What is needed: What appears from the first line of the records below through the line containing "endfunction" must be reproduced verbatim.
§ §
$ cat src/rtl/cnnip_pkg.sv
// Shared types and helpers for the CNN IP stream blocks.
// Holds the unpacker state encoding and a ceil-division helper.
package cnnip_pkg;

  typedef enum logic [1:0] {
    IDLE,
    RUN,
    DONE
  } unpack_state_t;

  function automatic int unsigned ceil_div(
    input int unsigned n,
    input int unsigned d
  );
    return (n + d - 1) / d;
  endfunction

endpackage

$ cat src/rtl/cnnip_unpacker_if.sv
// Element stream bundle between the unpacker and the conv datapath.
// Valid/ready handshake with a frame-end flag.
interface cnnip_unpacker_if #(
  parameter int DW = 8
);
  import cnnip_pkg::*;

  logic          m_valid_a;
  logic          m_ready_a;
  logic [DW-1:0] m_data_a;
  logic          m_last_a;

  modport master (
    output m_valid_a,
    output m_data_a,
    output m_last_a,
    input  m_ready_a
  );

  modport slave (
    input  m_valid_a,
    input  m_data_a,
    input  m_last_a,
    output m_ready_a
  );

endinterface

$ cat src/rtl/cnnip_unpacker.sv
// Pops WIDTH-bit words from a show-ahead FIFO and emits them as
// DW-bit elements, LSB lane first, one per cycle with a last flag.
module cnnip_unpacker
  import cnnip_pkg::*;
#(
  parameter int WIDTH = 32,
  parameter int DW    = 8,
  parameter int LEN_W = 16
) (
  input  logic             clk_a,
  input  logic             arstz_aq,
  input  logic             start_a,
  input  logic [LEN_W-1:0] len_a,
  output logic             busy_a,
  output logic             done_a,
  input  logic             fifo_empty_a,
  input  logic [WIDTH-1:0] fifo_dout_a,
  output logic             fifo_pop_a,
  cnnip_unpacker_if.master m
);

  localparam int LANES  = WIDTH / DW;
  localparam int LANE_W = (LANES > 1) ? $clog2(LANES) : 1;
  localparam logic [LANE_W-1:0] LANE_MAX = LANE_W'(LANES - 1);

  generate
    if (WIDTH % DW != 0) begin : g_width_chk
      $error("cnnip_unpacker: WIDTH must be a multiple of DW");
    end
  endgenerate

  unpack_state_t state_q;
  unpack_state_t state_d;

  logic [WIDTH-1:0]  word_q;
  logic              word_vld;
  logic [LANE_W-1:0] lane;
  logic [LEN_W-1:0]  words_left;
  logic [LEN_W-1:0]  elem_left;

  logic accept;
  logic fire;
  logic last;
  logic lane_end;
  logic pop;

  assign accept   = (state_q == IDLE) && start_a;
  assign fire     = word_vld && m.m_ready_a;
  assign last     = word_vld && (elem_left == LEN_W'(1));
  assign lane_end = (lane == LANE_MAX);

  // Refill either into an empty holder or exactly as the final lane
  // of a non-terminal word leaves, so word boundaries cost no bubble.
  assign pop = (state_q == RUN)
            && !fifo_empty_a
            && (words_left != '0)
            && (!word_vld || (fire && lane_end && !last));

  assign fifo_pop_a  = pop;
  assign m.m_valid_a = word_vld;
  assign m.m_data_a  = word_q[lane*DW +: DW];
  assign m.m_last_a  = last;

  assign busy_a = (state_q != IDLE);
  assign done_a = (state_q == DONE);

  always_ff @(posedge clk_a or negedge arstz_aq) begin
    if (!arstz_aq) begin
      state_q <= IDLE;
    end else begin
      state_q <= state_d;
    end
  end

  always_comb begin
    state_d = state_q;
    unique case (state_q)
      IDLE: begin
        if (start_a) begin
          state_d = (len_a == '0) ? DONE : RUN;
        end
      end
      RUN: begin
        if (fire && last) begin
          state_d = DONE;
        end
      end
      DONE: begin
        state_d = IDLE;
      end
      default: begin
        state_d = IDLE;
      end
    endcase
  end

  always_ff @(posedge clk_a or negedge arstz_aq) begin
    if (!arstz_aq) begin
      word_q     <= '0;
      word_vld   <= 1'b0;
      lane       <= '0;
      words_left <= '0;
      elem_left  <= '0;
    end else begin
      if (accept) begin
        words_left <= LEN_W'(ceil_div(32'(len_a), 32'(LANES)));
        elem_left  <= len_a;
      end else begin
        if (pop) begin
          words_left <= words_left - LEN_W'(1);
        end
        if (fire) begin
          elem_left <= elem_left - LEN_W'(1);
        end
      end

      if (pop) begin
        word_q   <= fifo_dout_a;
        word_vld <= 1'b1;
        lane     <= '0;
      end else if (fire) begin
        // A partial final word drops its unused upper lanes here.
        if (last || lane_end) begin
          word_vld <= 1'b0;
          lane     <= '0;
        end else begin
          lane <= lane + LANE_W'(1);
        end
      end
    end
  end

endmodule

$ cat src/flat_wrapper.sv
// flat-port wrapper written by rule: the top's interface ports become plain ports
module cnnip_unpacker_flat import cnnip_pkg::*;
#(
  parameter int WIDTH = 32,
  parameter int DW    = 8,
  parameter int LEN_W = 16
)
  (clk_a, arstz_aq, start_a, len_a, busy_a, done_a, fifo_empty_a, fifo_dout_a, fifo_pop_a, m_m_valid_a, m_m_data_a, m_m_last_a, m_m_ready_a);
  cnnip_unpacker_if #(.DW(DW)) m_i ();
  input  logic clk_a;
  input  logic arstz_aq;
  input  logic start_a;
  input  logic [LEN_W-1:0] len_a;
  output logic busy_a;
  output logic done_a;
  input  logic fifo_empty_a;
  input  logic [WIDTH-1:0] fifo_dout_a;
  output logic fifo_pop_a;
  output wire logic [$bits(m_i.m_valid_a)-1:0] m_m_valid_a;
  output wire logic [$bits(m_i.m_data_a)-1:0] m_m_data_a;
  output wire logic [$bits(m_i.m_last_a)-1:0] m_m_last_a;
  input wire logic [$bits(m_i.m_ready_a)-1:0] m_m_ready_a;
  assign m_m_valid_a = m_i.m_valid_a;
  assign m_m_data_a = m_i.m_data_a;
  assign m_m_last_a = m_i.m_last_a;
  assign m_i.m_ready_a = m_m_ready_a;
  cnnip_unpacker #(.WIDTH(WIDTH), .DW(DW), .LEN_W(LEN_W)) u_core (.clk_a(clk_a), .arstz_aq(arstz_aq), .start_a(start_a), .len_a(len_a), .busy_a(busy_a), .done_a(done_a), .fifo_empty_a(fifo_empty_a), .fifo_dout_a(fifo_dout_a), .fifo_pop_a(fifo_pop_a), .m(m_i));
endmodule
$ cat config.mk
export PLATFORM = sky130hd
export DESIGN_NAME = cnnip_unpacker_flat
export DESIGN_NICKNAME = d
export VERILOG_FILES = /design/src/rtl/cnnip_pkg.sv /design/src/rtl/cnnip_unpacker_if.sv /design/src/rtl/cnnip_unpacker.sv /design/src/flat_wrapper.sv
export SDC_FILE = /design/constraint.sdc
export NUM_CORES = 1
export LEC_CHECK = 0
export BUFFER_PORTS_ARGS = -buffer_cell sky130_fd_sc_hd__buf_4
export CAP_MARGIN = 25
export CORE_MARGIN = 2
export CORE_UTILIZATION = 40
export CTS_CLUSTER_SIZE = 30
export DETAILED_ROUTE_END_ITERATION = 8
export GPL_ROUTABILITY_DRIVEN = 0
export GPL_TIMING_DRIVEN = 0
export PLACE_DENSITY_LB_ADDON = 0.2
export SYNTH_ARGS = -nofsm -noshare
export SYNTH_HDL_FRONTEND = slang
export SYNTH_SLANG_ARGS = --single-unit
$ cat constraint.sdc
create_clock -name clk_a -period 4.4 [get_ports clk_a]
set_input_delay 0.88 -clock clk_a [delete_from_list [all_inputs] [get_ports clk_a]]
set_output_delay 0.88 -clock clk_a [all_outputs]
set_load 0.005 [all_outputs]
§ §
Answer:
$ cat src/rtl/cnnip_pkg.sv
// Shared types and helpers for the CNN IP stream blocks.
// Holds the unpacker state encoding and a ceil-division helper.
package cnnip_pkg;

  typedef enum logic [1:0] {
    IDLE,
    RUN,
    DONE
  } unpack_state_t;

  function automatic int unsigned ceil_div(
    input int unsigned n,
    input int unsigned d
  );
    return (n + d - 1) / d;
  endfunction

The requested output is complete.